This is the northernmost summit in the park and the first one encountered on the drive in. From the park road near the entrance it looks to be s urrounded by impossible cliffs, but a trail leads to the summit from the Morefield Campground. The TH is at the large upper parking lot for the amphitheater. The trail is just over a mile, gaining about 400ft. Good views overlooking Montezuma Valley to the west and Mancos Valley to the east.

Lone Cone

This one has no trail. I started on the Knife Ridge TH inside the campground and then went up the west side - steep. At the far north end is a neat sandstone promontory that has great views. There's also many decades worth of graffiti carved into the rock.

Prater Ridge

This is the highpoint of the most extensive trail network in the park. The north and south loops combined are almost 8mi in length. The summit is the highpoint of the north loop. The trails can be accessed from either the Knife Edge Trail (there is a connector trail not shown on the park map) or the Prater Ridge TH which is also inside the campground near the RV water/dump station.

Moccasin Overlook

This used to be a stopping point along the old park road before it was realigned. There is a small turnout on the south side of the road southwest of the summit. One can easily find the old road grade north of the current road and follow it up to the south side of the summit, with a short cross-country climb at the end. One could similarly use this starting point for Moccasin Mesa, another point that used to be along the old road. I didn't do this one. It was at this time that I noticed the park brochure says "Hike on designated trails only."

Park Point

This is the highest point in the park. A road goes within a few hundred feet of the summit. Paved paths then lead to the highpoint which is crowned by a fire lookout. More than 70% of the park has burned in the past decades due to dry lightning strikes. Maybe that's what drove the pueblo dwellers out from time to time.

Navajo Hill

This small hill has been overrun by the Far View Lodge, a collection of 60s-ish low budget lodging buildings. The highpoint is just north of the highest building. The top is quite rounded, so finding an actual highpoint is next to impossible.

Far View Group

Not a summit, but a collection of kivas, homes, reservoirs and such things that have been excavated over the past century and partiall restored. The park ranger at the site told me that it was pretty much excavated as we see it, but the upper rock layers in places have more modern cement used as mortar. It appears to have been painstakingly repaired from the poorer condition it was found in when discovered more than 100yrs ago.

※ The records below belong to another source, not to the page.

**src/rtl/parking_lane_counter_pkg.sv**
```systemverilog
// Shared types and helpers for the multi-lane parking counter.
// Lane state encoding, sensor codes and a width helper.
package parking_lane_counter_pkg;

   typedef enum logic [2:0] {
      ST_IDLE,
      ST_E1,
      ST_E2,
      ST_E3,
      ST_X1,
      ST_X2,
      ST_X3,
      ST_WAIT
   } lane_st_e;

   localparam logic [1:0] S00 = 2'b00;
   localparam logic [1:0] S10 = 2'b10;
   localparam logic [1:0] S11 = 2'b11;
   localparam logic [1:0] S01 = 2'b01;

   function automatic int clog2(input int v);
      int r;
      r = 0;
      for (int i = 0; i < 31; i++) begin
         if ((1 << i) < v) r = i + 1;
      end
      return r;
   endfunction

endpackage

```
**src/rtl/parking_lane_counter_lane_dir_detector.sv**
```systemverilog
// One lane: sync, debounce, direction FSM and stuck-sequence timeout.
// Emits one-cycle registered entry/exit pulses.
module lane_dir_detector
   import parking_lane_counter_pkg::*;
#(
   parameter int DEB_CYC = 4,
   parameter int TIMEOUT = 1000
) (
   input  logic clk,
   input  logic rst,
   input  logic en,
   input  logic a,
   input  logic b,
   output logic sumar,
   output logic restar
);

   localparam int DW = clog2(DEB_CYC + 1);
   localparam int TW = clog2(TIMEOUT + 1);

   logic [1:0] s1_q, s2_q, filt_q, filt_d;
   logic [1:0][DW-1:0] deb_q, deb_d;
   lane_st_e st_q, st_d;
   logic [TW-1:0] tmr_q, tmr_d;
   logic sum_q, sum_d, res_q, res_d;
   logic tmo;

   always_comb begin
      filt_d = filt_q;
      deb_d = deb_q;
      for (int i = 0; i < 2; i++) begin
         if (s2_q[i] == filt_q[i]) begin
            deb_d[i] = '0;
         end else if (deb_q[i] == DW'(DEB_CYC - 1)) begin
            filt_d[i] = s2_q[i];
            deb_d[i] = '0;
         end else begin
            deb_d[i] = deb_q[i] + 1'b1;
         end
      end
   end

   assign tmo = (tmr_q == TW'(TIMEOUT))
             && (st_q != ST_IDLE)
             && (st_q != ST_WAIT);

   always_comb begin
      st_d = st_q;
      sum_d = 1'b0;
      res_d = 1'b0;
      if (!en) begin
         st_d = ST_IDLE;
      end else if (filt_q == S00) begin
         st_d = ST_IDLE;
         sum_d = (st_q == ST_E3);
         res_d = (st_q == ST_X3);
      end else if (tmo) begin
         st_d = ST_WAIT;
      end else begin
         unique case (st_q)
            ST_IDLE: begin
               if (filt_q == S10) st_d = ST_E1;
               else if (filt_q == S01) st_d = ST_X1;
               else st_d = ST_WAIT;
            end
            ST_E1: begin
               if (filt_q == S11) st_d = ST_E2;
               else if (filt_q == S01) st_d = ST_WAIT;
            end
            ST_E2: begin
               if (filt_q == S01) st_d = ST_E3;
               else if (filt_q == S10) st_d = ST_E1;
            end
            ST_E3: begin
               if (filt_q == S11) st_d = ST_E2;
               else if (filt_q == S10) st_d = ST_WAIT;
            end
            ST_X1: begin
               if (filt_q == S11) st_d = ST_X2;
               else if (filt_q == S10) st_d = ST_WAIT;
            end
            ST_X2: begin
               if (filt_q == S10) st_d = ST_X3;
               else if (filt_q == S01) st_d = ST_X1;
            end
            ST_X3: begin
               if (filt_q == S11) st_d = ST_X2;
               else if (filt_q == S01) st_d = ST_WAIT;
            end
            ST_WAIT: st_d = ST_WAIT;
         endcase
      end
   end

   // Saturate so a long dwell in IDLE/WAIT cannot wrap.
   always_comb begin
      if (!en || (st_d != st_q)) tmr_d = '0;
      else if (tmr_q == TW'(TIMEOUT)) tmr_d = tmr_q;
      else tmr_d = tmr_q + 1'b1;
   end

   always_ff @(posedge clk or negedge rst) begin
      if (!rst) begin
         s1_q <= '0;
         s2_q <= '0;
         filt_q <= '0;
         deb_q <= '0;
         st_q <= ST_IDLE;
         tmr_q <= '0;
         sum_q <= 1'b0;
         res_q <= 1'b0;
      end else begin
         s1_q <= {a, b};
         s2_q <= s1_q;
         filt_q <= filt_d;
         deb_q <= deb_d;
         st_q <= st_d;
         tmr_q <= tmr_d;
         sum_q <= sum_d;
         res_q <= res_d;
      end
   end

   assign sumar = sum_q;
   assign restar = res_q;

endmodule

```
**src/rtl/parking_lane_counter.sv**
```systemverilog
// Multi-lane parking occupancy counter with saturation flags.
// Lane pulses are netted each cycle into one registered count.
module parking_lane_counter
   import parking_lane_counter_pkg::*;
#(
   parameter int LANES = 2,
   parameter int CNT_W = 8,
   parameter int CAPACITY = 100,
   parameter int DEB_CYC = 4,
   parameter int TIMEOUT = 1000
) (
   input  logic             clk,
   input  logic             rst,
   input  logic             en,
   input  logic             clr,
   input  logic [LANES-1:0] a,
   input  logic [LANES-1:0] b,
   output logic [LANES-1:0] sumar,
   output logic [LANES-1:0] restar,
   output logic [CNT_W-1:0] count,
   output logic             full,
   output logic             empty,
   output logic             ovf,
   output logic             udf
);

   localparam int NW = CNT_W + clog2(LANES) + 2;
   localparam logic signed [NW-1:0] CAP_S = NW'(CAPACITY);

   logic [CNT_W-1:0] count_q, count_d;
   logic ovf_q, ovf_d, udf_q, udf_d;
   logic signed [NW-1:0] net;

   for (genvar g = 0; g < LANES; g++) begin : g_lane
      lane_dir_detector #(
         .DEB_CYC(DEB_CYC),
         .TIMEOUT(TIMEOUT)
      ) u_lane (
         .clk   (clk),
         .rst   (rst),
         .en    (en),
         .a     (a[g]),
         .b     (b[g]),
         .sumar (sumar[g]),
         .restar(restar[g])
      );
   end

   always_comb begin
      net = $signed(NW'(count_q));
      for (int i = 0; i < LANES; i++) begin
         net = net + $signed(NW'(sumar[i]))
                   - $signed(NW'(restar[i]));
      end
   end

   always_comb begin
      count_d = count_q;
      ovf_d = ovf_q;
      udf_d = udf_q;
      if (clr) begin
         count_d = '0;
         ovf_d = 1'b0;
         udf_d = 1'b0;
      end else if (net > CAP_S) begin
         count_d = CNT_W'(CAPACITY);
         ovf_d = 1'b1;
      end else if (net[NW-1]) begin
         count_d = '0;
         udf_d = 1'b1;
      end else begin
         count_d = net[CNT_W-1:0];
      end
   end

   always_ff @(posedge clk or negedge rst) begin
      if (!rst) begin
         count_q <= '0;
         ovf_q <= 1'b0;
         udf_q <= 1'b0;
      end else begin
         count_q <= count_d;
         ovf_q <= ovf_d;
         udf_q <= udf_d;
      end
   end

   assign count = count_q;
   assign full = (count_q == CNT_W'(CAPACITY));
   assign empty = (count_q == '0);
   assign ovf = ovf_q;
   assign udf = udf_q;

endmodule

```
**config.mk**
```make
export PLATFORM = sky130hd
export DESIGN_NAME = parking_lane_counter
export DESIGN_NICKNAME = d
export VERILOG_FILES = /design/src/rtl/parking_lane_counter_pkg.sv /design/src/rtl/parking_lane_counter_lane_dir_detector.sv /design/src/rtl/parking_lane_counter.sv
export SDC_FILE = /design/constraint.sdc
export NUM_CORES = 1
export LEC_CHECK = 0
export CAP_MARGIN = 20
export CORE_AREA = 2 2 87 89
export CTS_CLUSTER_SIZE = 16
export DETAILED_ROUTE_END_ITERATION = 8
export DIE_AREA = 0 0 89 91
export GPL_ROUTABILITY_DRIVEN = 1
export GPL_TIMING_DRIVEN = 0
export PLACE_DENSITY = 0.95
export SETUP_SLACK_MARGIN = 0.15
export SLEW_MARGIN = 10
export SYNTH_ARGS = -nofsm -noshare
export SYNTH_HDL_FRONTEND = slang
export SYNTH_SLANG_ARGS = --single-unit
```
**constraint.sdc**
```tcl
create_clock -name clk -period 12.25 [get_ports clk]
set_input_delay 3.675 -clock clk [delete_from_list [all_inputs] [get_ports clk]]
set_output_delay 3.675 -clock clk [all_outputs]
set_load 0.03 [all_outputs]
```
== Word level (Yosys, flattened, before mapping) ==
Index checks and enable logic that the tools add are counted.
Word-level totals
  bits in latches: 0
  memories kept: 0
  register bits: 64
  input bits: 8
  output and inout bits: 16
  logic and storage cells: 157
  memory bits (writable): 0
  bits in read-only memories: 0
Cells by class
  equal/unequal tests: 38
  bitwise gates (word level): 4
  order comparisons: 1
  reduce and logical (&&, ||, !) cells: 21
  mux-type cells: 60
  add/sub/neg operators: 10
  shift-type cells: 0
  $mul: 0
  divide/modulo/power cells: 0
Operators with widths (count)
  $mux 3: 36
  $pmux 3 s8: 2
  $mux 10: 4
  $eq 3x2->1 const B: 8
  $eq 3x3->1 const B: 8
  $mux 8: 3
  $add 10x1->10 const B: 2
  $eq 10x10->1 const B: 2
  $mux 1: 13
  $add 3x1->3 const B: 4
  $add 10x2->11: 1
  $gt 11x8->1 const B: 1
  $sub 11x2->11: 1
  $reduce_and 2->1: 5
  $sub 9x1->10: 1
  $add 8x1->9: 1
  $eq 2x2->1 const B: 4
  $eq 8x7->1 const B: 1
  $logic_not 8->1: 1
  $eq 3x1->1 const B: 2
  $logic_not 3->1: 2
  $ne 2x2->1 const B: 3
  $ne 3x3->1: 2
  $ne 3x3->1 const B: 2
  10 further kinds: 25

== Longest topological paths before layout ==
Gate-level depths: netlist (run 1).
  depth in word-level cells: 10
  mapped depth: 18
  gate-level depth less buffers: 18

== Modules after synthesis ==
Synthesis (run 1) repeated with hierarchy kept, for this count alone.
Unflattened totals
  cells, all modules: 472
  area, all modules: 4623.2 um^2
Modules (own cells, without submodules)
  lane_dir_detector (g_lane[0].u_lane): seq. area each 675.6 um^2, cells each 154, times used 1, area an instance 1581.5 um^2
  lane_dir_detector (g_lane[1].u_lane): seq. area each 675.6 um^2, cells each 150, times used 1, area an instance 1571.5 um^2
  parking_lane_counter: seq. area each 250.2 um^2, cells each 168, times used 1, area an instance 1470.2 um^2

== Least setup slack after synthesis (run 1) ==
Ideal clock, no wire load.
  path type: flip-flop to output port
  start point: register count_q[3] (netlist: count[3])
  end point: output full
  required time: 8.575 ns
  buffers on the path: 1
  slack: 6.982 ns
  arrival: 1.593 ns
  stages on the path, launching flop included: 6
  cell sequence: dfrtp_1 inv_1 ha_1 buf_6 nand3_1 nor3_1
Between the ends
  cells in the longest elaborated chain, start to end: 1
RTL lines
  start: declaration: line parking_lane_counter.sv:30  | logic [CNT_W-1:0] count_q, count_d;
  start signal: assignment: line parking_lane_counter.sv:82  | count_q <= count_d;
  $eq 8x7->1: line parking_lane_counter.sv:89  | assign full = (count_q == CNT_W'(CAPACITY));
  end: declaration: line parking_lane_counter.sv:21  | output logic full,
Every way passes these cells.

== Final worst setup path (run 1) ==
Same ends and word-level chain as after synthesis.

Cliff Palace and Balcony House

Both of these require tickets for close-up tours which I didn't have since the Visitor Center at the entrance didn't open until 8a. The Cliff Palace at least has a viewing spot from which you can look down on the cliff dwellings as well as the tour currently in progress. A second tour group was convening nearby, including the likes of this euro-dude with a selfie stick. That was pretty much my cue to leave the park...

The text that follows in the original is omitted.